Though rituals have impressive effects, they are safer than spells by far. During a ritual, one participant must be the leader, who rolls the dice, but each other participant with Lore of Average (+1) or better adds a +1 bonus to the leader’s roll. Use of multiple participants reduces the likelihood of catastrophic failure as each person checks the work, so to speak, and the backlash is spread among them, lessening it considerably.

If a living human sacrifice is used in the ritual, the risk drops even further as the backlash is shunted into the sacrifice. Murdering the sacrifice isn’t just some gore fetish on the part of cultists, it has a practical application. If the sacrifice becomes completely corrupted, there’s a very good chanceit will end up killing all the participants.

If a sacrifice is used, there is no backlash against those casting the spell. If there is no sacrifice, each participant in the ritual rolls to defend against backlash, but the difficulty is decreased by one step per participant. With enough people, the risk of backlash is effectively zero.


Spells

Spells — with their short casting time and ability to be roughly approximated through rote memorization — tend to be used for more personal magic. Instead of spreading the risk among multiple participants, everything is placed onto a single practitioner. Failures are more likely and can have far more disastrous effects.

The lowest-level spells can be performed without much risk. However, their power is usually so limited (blowing out a single candle flame, etc), that mundane force or knowledge is usually far more effective at accomplishing the same results.


Summonings

Much magic is done by summoning magical entities whose powers are greater than the summoner's, and who will not face a risk of backlash. Those entities, however, are dangerous in themselves, and often the summoner is simply exchanging one form of risk for another.

Most summonings can be performed either as spells or rituals, and have their own usual costs and risks, regardless of whether they succeed or fail.


Working a summoning

A summoning is cast with a set Difficulty, usually related directly to the Will of the summoned entity. Some Greater Demons and godlings can have astronomical Wills.

Once the summoning is successful, the summoner can simply attempt to bind it with a Will vs Will conflict which ends when the target is Taken Out (and which risks inflicting mental Stress and Consequences on the summoner), or bargain with it via social conflicts.
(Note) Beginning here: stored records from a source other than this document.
## config.mk

```make
export PLATFORM = sky130hd
export DESIGN_NAME = two_class_priority_queue_with_history_core
export DESIGN_NICKNAME = d
export VERILOG_FILES = /design/src/sv/tcpq_pkg.sv /design/src/sv/two_class_priority_queue_with_history_core.sv /design/src/sv/tcpq_ram.sv /design/src/sv/tcpq_ctrl.sv /design/src/sv/tcpq_dp.sv
export SDC_FILE = /design/constraint.sdc
export NUM_CORES = 1
export LEC_CHECK = 0
export BUFFER_PORTS_ARGS = -buffer_cell sky130_fd_sc_hd__buf_2
export CAP_MARGIN = 15
export CORE_UTILIZATION = 63
export CTS_CLUSTER_DIAMETER = 120
export DETAILED_ROUTE_END_ITERATION = 7
export PLACE_DENSITY = 0.9
export SLEW_MARGIN = 10
export SYNTH_ARGS = -nofsm -noshare
export SYNTH_HDL_FRONTEND = slang
export SYNTH_HIERARCHICAL = 1
export SYNTH_SLANG_ARGS = --single-unit
```

## constraint.sdc

```tcl
create_clock -name clk -period 4.9 [get_ports clk]
set_input_delay 0.735 -clock clk [delete_from_list [all_inputs] [get_ports clk]]
set_output_delay 0.735 -clock clk [all_outputs]
set_load 0.01 [all_outputs]
```

## src/sv/tcpq_pkg.sv

```systemverilog
// Shared types, codes and constants of the two-class priority queue.
// Used by every module of the block but tcpq_ram; no dependencies of its own.
`default_nettype none

package tcpq_pkg;

  localparam int TAG_W            = 16;
  localparam int MODE_W           = 3;
  localparam int STATUS_W         = 2;
  localparam int OUT_DATA_W       = 24;
  localparam int MAX_RESULTS      = 32;
  localparam int QUEUE_DEPTH_DEF  = 16;
  localparam int HISTORY_DEPTH_DEF = 32;

  typedef enum logic [MODE_W-1:0] {
    MODE_ENQ_NORMAL = 3'd0,
    MODE_ENQ_URGENT = 3'd1,
    MODE_SERVE      = 3'd2,
    MODE_PEEK       = 3'd3,
    MODE_DUMP       = 3'd4
  } mode_t;

  typedef enum logic [STATUS_W-1:0] {
    ST_OK    = 2'd0,
    ST_EMPTY = 2'd1,
    ST_FULL  = 2'd2
  } status_t;

  typedef enum logic [2:0] {
    S_IDLE,
    S_ENQ,
    S_SERVE,
    S_EMPTY,
    S_DUMP_RD,
    S_DUMP_OUT
  } state_t;

  // controller to datapath
  typedef struct packed {
    logic load;       // request accepted: latch it, set up history walk
    logic enq;        // perform enqueue and post result
    logic serve;      // perform serve or peek and post result
    logic empty;      // post an empty result
    logic dump_emit;  // post one history entry and step the walk
  } ctrl_cmd_t;

  // datapath to controller
  typedef struct packed {
    logic urg_empty;
    logic norm_empty;
    logic hist_empty;
    logic dump_last;
    logic out_free;
  } dp_stat_t;

endpackage

`default_nettype wire

```

## src/sv/two_class_priority_queue_with_history_core.sv

```systemverilog
// Two-class strict-priority tag queue with a history of served tags.
// Input channel s_*: s_tuser = mode, s_tdata = entry tag. One request at a time.
// Output channel m_*: m_tdata = status and result tag, m_tuser = from urgent,
// m_tlast = last result of the request.
// Enqueue, serve and peek: one result, formed in the state after acceptance and
// registered in the result register; the next request is accepted once that
// result has been loaded.
// Serve and peek take the urgent FIFO first; serve pushes the tag onto the
// history, overwriting the oldest entry once the history is full.
// Dump: the history newest first, up to 32 results; each entry passes S_DUMP_RD
// then S_DUMP_OUT, for the registered read port of the history RAM (address, then data).
// A dump of an empty history, or serve/peek with both FIFOs empty, gives one
// result with status empty. Modes 5 to 7 are accepted and dropped.
// The result register lets a request be accepted while the previous result
// still waits; when the receiver stalls, the block holds the pending result
// and stops before posting the next one.
// Reset (rst, synchronous) clears heads, counts, the history pointer and the
// output valid; the tag RAMs are not cleared and need no clearing pass.
// Depends on tcpq_pkg, tcpq_ctrl, tcpq_dp, tcpq_ram.
`default_nettype none

module two_class_priority_queue_with_history_core #(
  parameter int QUEUE_DEPTH   = tcpq_pkg::QUEUE_DEPTH_DEF,
  parameter int HISTORY_DEPTH = tcpq_pkg::HISTORY_DEPTH_DEF
) (
  input  wire logic                            clk,
  input  wire logic                            rst,
  input  wire logic                            s_tvalid,
  output logic                                 s_tready,
  input  wire logic [tcpq_pkg::TAG_W-1:0]      s_tdata,   // [15:0] entry_tag
  input  wire logic [tcpq_pkg::MODE_W-1:0]     s_tuser,   // [2:0] mode
  output logic                                 m_tvalid,
  input  wire logic                            m_tready,
  output logic      [tcpq_pkg::OUT_DATA_W-1:0] m_tdata,   // [1:0] status, [17:2] result_tag
  output logic                                 m_tuser,   // [0] from_urgent
  output logic                                 m_tlast    // last_of_run
);

  import tcpq_pkg::*;

  ctrl_cmd_t        cmd;
  dp_stat_t         stat;
  status_t          out_status;
  logic [TAG_W-1:0] out_tag;

  tcpq_ctrl u_ctrl (
    .clk      (clk),
    .rst      (rst),
    .s_tvalid (s_tvalid),
    .mode     (mode_t'(s_tuser)),
    .stat     (stat),
    .s_tready (s_tready),
    .cmd      (cmd)
  );

  tcpq_dp #(
    .QUEUE_DEPTH   (QUEUE_DEPTH),
    .HISTORY_DEPTH (HISTORY_DEPTH)
  ) u_dp (
    .clk        (clk),
    .rst        (rst),
    .cmd        (cmd),
    .stat       (stat),
    .in_mode    (mode_t'(s_tuser)),
    .in_tag     (s_tdata),
    .m_tready   (m_tready),
    .m_tvalid   (m_tvalid),
    .out_status (out_status),
    .out_tag    (out_tag),
    .out_urgent (m_tuser),
    .out_last   (m_tlast)
  );

  assign m_tdata = {(OUT_DATA_W - TAG_W - STATUS_W)'(0), out_tag, out_status};

endmodule

`default_nettype wire

```

## src/sv/tcpq_ram.sv

```systemverilog
// Generic single-write, single-read RAM with registered read data.
// No dependencies.
`default_nettype none

module tcpq_ram #(
  parameter int WIDTH = 16,
  parameter int DEPTH = 16
) (
  input  wire logic                     clk,
  input  wire logic                     wr_en,
  input  wire logic [$clog2(DEPTH)-1:0] wr_addr,
  input  wire logic [WIDTH-1:0]         wr_data,
  input  wire logic [$clog2(DEPTH)-1:0] rd_addr,
  output logic      [WIDTH-1:0]         rd_data
);

  logic [WIDTH-1:0] mem [DEPTH];

  always_ff @(posedge clk) begin
    if (wr_en) begin
      mem[wr_addr] <= wr_data;
    end
    rd_data <= mem[rd_addr];
  end

endmodule

`default_nettype wire

```

## src/sv/tcpq_ctrl.sv

```systemverilog
// Controller state machine of the two-class priority queue.
// Depends on tcpq_pkg; drives the datapath through ctrl_cmd_t.
`default_nettype none

module tcpq_ctrl (
  input  wire logic                 clk,
  input  wire logic                 rst,
  input  wire logic                 s_tvalid,
  input  wire tcpq_pkg::mode_t      mode,
  input  wire tcpq_pkg::dp_stat_t   stat,
  output logic                      s_tready,
  output tcpq_pkg::ctrl_cmd_t       cmd
);

  import tcpq_pkg::*;

  state_t state;
  state_t state_next;
  logic   accept;

  assign accept = s_tvalid && s_tready;

  always_ff @(posedge clk) begin
    if (rst) begin
      state <= S_IDLE;
    end else begin
      state <= state_next;
    end
  end

  always_comb begin
    state_next = state;
    unique case (state)
      S_IDLE: begin
        if (accept) begin
          unique case (mode) inside
            MODE_ENQ_NORMAL, MODE_ENQ_URGENT: state_next = S_ENQ;
            MODE_SERVE, MODE_PEEK: begin
              state_next = (stat.urg_empty && stat.norm_empty) ? S_EMPTY : S_SERVE;
            end
            MODE_DUMP: state_next = stat.hist_empty ? S_EMPTY : S_DUMP_RD;
            default:   state_next = S_IDLE;  // meaningless mode: drop it
          endcase
        end
      end
      S_ENQ, S_SERVE, S_EMPTY: begin
        if (stat.out_free) begin
          state_next = S_IDLE;
        end
      end
      S_DUMP_RD: state_next = S_DUMP_OUT;
      S_DUMP_OUT: begin
        if (stat.out_free) begin
          state_next = stat.dump_last ? S_IDLE : S_DUMP_RD;
        end
      end
      default: state_next = S_IDLE;
    endcase
  end

  always_comb begin
    s_tready      = (state == S_IDLE);
    cmd           = '0;
    cmd.load      = accept;
    cmd.enq       = (state == S_ENQ)      && stat.out_free;
    cmd.serve     = (state == S_SERVE)    && stat.out_free;
    cmd.empty     = (state == S_EMPTY)    && stat.out_free;
    cmd.dump_emit = (state == S_DUMP_OUT) && stat.out_free;
  end

endmodule

`default_nettype wire

```

## src/sv/tcpq_dp.sv

```systemverilog
// Datapath: the two tag FIFOs, the history stack and the result register.
// Depends on tcpq_pkg and tcpq_ram; steered by tcpq_ctrl.
`default_nettype none

module tcpq_dp #(
  parameter int QUEUE_DEPTH   = tcpq_pkg::QUEUE_DEPTH_DEF,
  parameter int HISTORY_DEPTH = tcpq_pkg::HISTORY_DEPTH_DEF
) (
  input  wire logic                       clk,
  input  wire logic                       rst,
  input  wire tcpq_pkg::ctrl_cmd_t        cmd,
  output tcpq_pkg::dp_stat_t              stat,
  input  wire tcpq_pkg::mode_t            in_mode,
  input  wire logic [tcpq_pkg::TAG_W-1:0] in_tag,
  input  wire logic                       m_tready,
  output logic                            m_tvalid,
  output tcpq_pkg::status_t               out_status,
  output logic      [tcpq_pkg::TAG_W-1:0] out_tag,
  output logic                            out_urgent,
  output logic                            out_last
);

  import tcpq_pkg::*;

  localparam int QW  = $clog2(QUEUE_DEPTH);
  localparam int QCW = $clog2(QUEUE_DEPTH + 1);
  localparam int HW  = $clog2(HISTORY_DEPTH);
  localparam int HCW = $clog2(HISTORY_DEPTH + 1);
  localparam int RW  = $clog2(MAX_RESULTS + 1);

  // latched request
  mode_t            req_mode;
  logic [TAG_W-1:0] req_tag;

  // queue state
  logic [QW-1:0]  norm_head, urg_head;
  logic [QCW-1:0] norm_count, urg_count;
  logic [TAG_W-1:0] norm_rd, urg_rd;

  // history state
  logic [HW-1:0]  hist_top;
  logic [HCW-1:0] hist_count;
  logic [HW-1:0]  walk;
  logic [RW-1:0]  remain;
  logic [TAG_W-1:0] hist_rd;

  // enqueue side
  logic           enq_urgent;
  logic [QW-1:0]  sel_head;
  logic [QCW-1:0] sel_count;
  logic           sel_full;
  logic [QW:0]    wr_sum;
  logic [QW-1:0]  wr_pos;
  logic           norm_wr, urg_wr;

  // serve side
  logic           take_urgent;
  logic           do_pop;
  logic [TAG_W-1:0] front_tag;

  logic           load_out;
  status_t        res_status;
  logic [TAG_W-1:0] res_tag;
  logic           res_urgent, res_last;

  always_ff @(posedge clk) begin
    if (cmd.load) begin
      req_mode <= in_mode;
      req_tag  <= in_tag;
    end
  end

  // FIFO write slot: head plus count, wrapped once (count is below depth)
  always_comb begin
    enq_urgent = (req_mode == MODE_ENQ_URGENT);
    sel_head   = enq_urgent ? urg_head  : norm_head;
    sel_count  = enq_urgent ? urg_count : norm_count;
    sel_full   = (sel_count == QCW'(QUEUE_DEPTH));
    wr_sum     = {1'b0, sel_head} + (QW + 1)'(sel_count);
    wr_pos     = (wr_sum >= (QW + 1)'(QUEUE_DEPTH)) ?
                 QW'(wr_sum - (QW + 1)'(QUEUE_DEPTH)) : wr_sum[QW-1:0];
    norm_wr    = cmd.enq && !sel_full && !enq_urgent;
    urg_wr     = cmd.enq && !sel_full && enq_urgent;
  end

  always_comb begin
    take_urgent = (urg_count != '0);
    front_tag   = take_urgent ? urg_rd : norm_rd;
    do_pop      = cmd.serve && (req_mode == MODE_SERVE);
  end

  tcpq_ram #(.WIDTH(TAG_W), .DEPTH(QUEUE_DEPTH)) u_norm_ram (
    .clk     (clk),
    .wr_en   (norm_wr),
    .wr_addr (wr_pos),
    .wr_data (req_tag),
    .rd_addr (norm_head),
    .rd_data (norm_rd)
  );

  tcpq_ram #(.WIDTH(TAG_W), .DEPTH(QUEUE_DEPTH)) u_urg_ram (
    .clk     (clk),
    .wr_en   (urg_wr),
    .wr_addr (wr_pos),
    .wr_data (req_tag),
    .rd_addr (urg_head),
    .rd_data (urg_rd)
  );

  tcpq_ram #(.WIDTH(TAG_W), .DEPTH(HISTORY_DEPTH)) u_hist_ram (
    .clk     (clk),
    .wr_en   (do_pop),
    .wr_addr (hist_top),
    .wr_data (front_tag),
    .rd_addr (walk),
    .rd_data (hist_rd)
  );

  always_ff @(posedge clk) begin
    if (rst) begin
      norm_head  <= '0;
      norm_count <= '0;
      urg_head   <= '0;
      urg_count  <= '0;
    end else begin
      if (norm_wr) begin
        norm_count <= norm_count + QCW'(1);
      end
      if (urg_wr) begin
        urg_count <= urg_count + QCW'(1);
      end
      if (do_pop && take_urgent) begin
        urg_head  <= (urg_head == QW'(QUEUE_DEPTH - 1)) ? '0 : urg_head + QW'(1);
        urg_count <= urg_count - QCW'(1);
      end
      if (do_pop && !take_urgent) begin
        norm_head  <= (norm_head == QW'(QUEUE_DEPTH - 1)) ? '0 : norm_head + QW'(1);
        norm_count <= norm_count - QCW'(1);
      end
    end
  end

  // history push overwrites the oldest entry once full
  always_ff @(posedge clk) begin
    if (rst) begin
      hist_top   <= '0;
      hist_count <= '0;
    end else if (do_pop) begin
      hist_top <= (hist_top == HW'(HISTORY_DEPTH - 1)) ? '0 : hist_top + HW'(1);
      if (hist_count != HCW'(HISTORY_DEPTH)) begin
        hist_count <= hist_count + HCW'(1);
      end
    end
  end

  // dump walk: newest first, capped at the result limit
  always_ff @(posedge clk) begin
    if (rst) begin
      walk   <= '0;
      remain <= '0;
    end else if (cmd.load) begin
      walk <= (hist_top == '0) ? HW'(HISTORY_DEPTH - 1) : hist_top - HW'(1);
      if (32'(hist_count) > 32'(MAX_RESULTS)) begin
        remain <= RW'(MAX_RESULTS);
      end else begin
        remain <= RW'(hist_count);
      end
    end else if (cmd.dump_emit) begin
      walk   <= (walk == '0) ? HW'(HISTORY_DEPTH - 1) : walk - HW'(1);
      remain <= remain - RW'(1);
    end
  end

  always_comb begin
    res_status = ST_OK;
    res_tag    = '0;
    res_urgent = 1'b0;
    res_last   = 1'b1;
    if (cmd.enq) begin
      res_status = sel_full ? ST_FULL : ST_OK;
    end else if (cmd.serve) begin
      res_tag    = front_tag;
      res_urgent = take_urgent;
    end else if (cmd.empty) begin
      res_status = ST_EMPTY;
    end else if (cmd.dump_emit) begin
      res_tag  = hist_rd;
      res_last = (remain == RW'(1));
    end
  end

  assign load_out = cmd.enq || cmd.serve || cmd.empty || cmd.dump_emit;

  always_ff @(posedge clk) begin
    if (rst) begin
      m_tvalid <= 1'b0;
    end else if (load_out) begin
      m_tvalid <= 1'b1;
    end else if (m_tready) begin
      m_tvalid <= 1'b0;
    end
  end

  always_ff @(posedge clk) begin
    if (load_out) begin
      out_status <= res_status;
      out_tag    <= res_tag;
      out_urgent <= res_urgent;
      out_last   <= res_last;
    end
  end

  always_comb begin
    stat.urg_empty  = (urg_count == '0);
    stat.norm_empty = (norm_count == '0);
    stat.hist_empty = (hist_count == '0);
    stat.dump_last  = (remain == RW'(1));
    stat.out_free   = !m_tvalid || m_tready;
  end

endmodule

`default_nettype wire

```

==> flow_summary.json <==
{
  "drc": 0,
  "worstHoldStart": "s_tdata[8]",
  "cts_hold_buf": 0,
  "cts_resized": 0,
  "clk_pin_slew_worst_paths_ns": 0.07,
  "worstMarginPinSlew_ns": 1.27,
  "rows": 97,
  "drv_cap": 0,
  "holdWs_ns": 0.224,
  "antenna_cells": 0,
  "routed_wl_um": 118000,
  "r2r-start": "u_dp/req_mode[1]",
  "post-route-period-util": 0.965,
  "p_per_area_nw_per_um2": 398,
  "worstSetupEndpointType": "register",
  "overflow": 0,
  "postRouteAntennaNets": 0,
  "place_congestion": 0.897,
  "syn_area_um2": 45100,
  "ys_top_cells_by_area": "edfxtp_1 (71%), mux2i_1 (5.8%), mux4_2 (5.4%)",
  "use_met3": 0.0620,
  "grt_pass1_wl_um": 169000,
  "holdPathEnd": "u_dp/req_tag[8]",
  "cts_tree": "done",
  "cp_data_arrival_time_ns": 5.10,
  "met1_usage": 0.394,
  "slew_viol_final": 0,
  "ff2ff_setup_slack_ns": 0.17,
  "routed-via-count": 25646,
  "drive_gt1_frac": 0.180,
  "min_period_ns": 4.73,
  "layout_commonest_cell": "edfxtp_1",
  "antenna_found_initial": 0,
  "die_w_um": 269,
  "io_buffers": 44,
  "clock_sinks": 1155,
  "status": "finished clean",
  "synth_edf_count": 1063,
  "synthToLayoutAreaGrowth_pct": 10.6,
  "core_um2": 70400,
  "fmax_ghz": 0.212,
  "initialDrtViolationCount": 4364,
  "tns_ns": 0,
  "cts_setup_buffers": 0,
  "grt_max_degree": 69,
  "synth_cell_type_count": 70,
  "synth_seq_cells": 1155,
  "layout_setup_ws_ns": 0.174,
  "die_h_um": 269,
  "async_flop_share": 0,
  "p_leak_nw": 16.3,
  "finalHoldViolCount": 0,
  "hold_path.class": "primary input to register",
  "layout.nets": 2614,
  "clock-root-buffer": "clkbuf_16",
  "avgSynthCellArea_um2": 18.6,
  "slew_headroom": 0.153,
  "busiest_layer": "met2",
  "final-setup-viol-count": 0,
  "htree_levels": 3,
  "yosysSeqAreaShare": 0.749,
  "ys_warn_count": 6,
  "first_pass_iters": 6,
  "yosys.area.top_type": "edfxtp_1",
  "clock_skew_ns": 0.0315,
  "clock_latency_ns": 0.70,
  "globalRouteTotalUtil": 0.319,
  "final_cell_mix": "edfxtp_1 (1,063), mux2i_1 (261), a22oi_1 (129)",
  "wl_per_cell_um": 33.0,
  "worst_r2r_endpoint": "u_dp/u_norm_ram/mem[14][12]",
  "ir_drop_mv": 0.484,
  "die_area_um2": 72600,
  "crit_path_max_fanout": 16,
  "via_per_inst": 7.13,
  "holdPathStages": 1,
  "dp_slack_ns": 0.883,
  "met2_usage": 0.537,
  "critPathRequiredTime_ns": 5.27,
  "ios": 51,
  "start_util": 0.640,
  "num-fill-cells": 3695,
  "syn_inst": 2430,
  "crit_type": "register to register",
  "cts_buffer_depth": 3,
  "cts_made_buffers": 103,
  "rsz0062_at_grt": "no",
  "r2r.worst_path.cells": 9,
  "synth_top_cell_area_share": 0.708,
  "hpwl_um": 62500,
  "crit_path_start_kind": "register",
  "grt_pass1_vias": 25553,
  "yosys_most_used_dff": "edfxtp_1"
}
-- cell type report --
type | count | area, µm² | share of cell area
Sequential cell | 1155 | 33800 | 0.677
Tap cell | 940 | 1180 | 0.0236
Inverter | 23 | 86.3 | 0.00173
Clock buffer | 136 | 2780 | 0.0558
Clock inverter | 56 | 444 | 0.00891
Multi-Input combinational cell | 1122 | 10400 | 0.208
Timing Repair Buffer | 164 | 1220 | 0.0245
Deceit, Provoke and Rapport are typically used to attack; Empathy and Rapport to defend. Even Resources or some other fringe skill can at least Create an Advantage if the entity is, for example, especially avaricious, but this usually requires extensive advance knowledge.

Failed summonings and broken pacts

The most reliable way to secure a summoned entity's service is to make an exorbitant but postponed offer, such as the summoner's life or soul. Such entities normally have powerful Deceit skills, and will try to twist the bargain. In any case, the pact is binding, and the entity will collect.

If a pact is somehow broken or a summoning fails, the following consequences can occur:

Disappearing: the creature returns to its plane of origin.

Immobility: the creature just sits there in the Pentacle during the entire duration of its Contract. It cannot be dismissed; it just sits there.

Flight: the creature escapes from the Pentacle and flies loose, fully visible, usually until the next dawn.

Befuddlement: the creature executes the Contract in the wrong way.

Attack: the creature turns its powers on the Summoner. This begins Physical Combat. If the summoner defeats the creature, the Summoned returns to its home plane.

Capture: the creature turns its powers on the Summoner and begins Physical Combat as above. Should the Summoned Creature Take Out the Summoner, the Summoned Creature will attempt to carry the summoner off to its home plane.

Possession: the creature turns its powers on the Summoner and begins Mental Combat. Should the Summoned Creature Take Out the Summoner, the Summoned Creature will kick them out of their body and walk off with it. The Summoned Being in the body may stay on the physical plane wreaking havoc until defeated.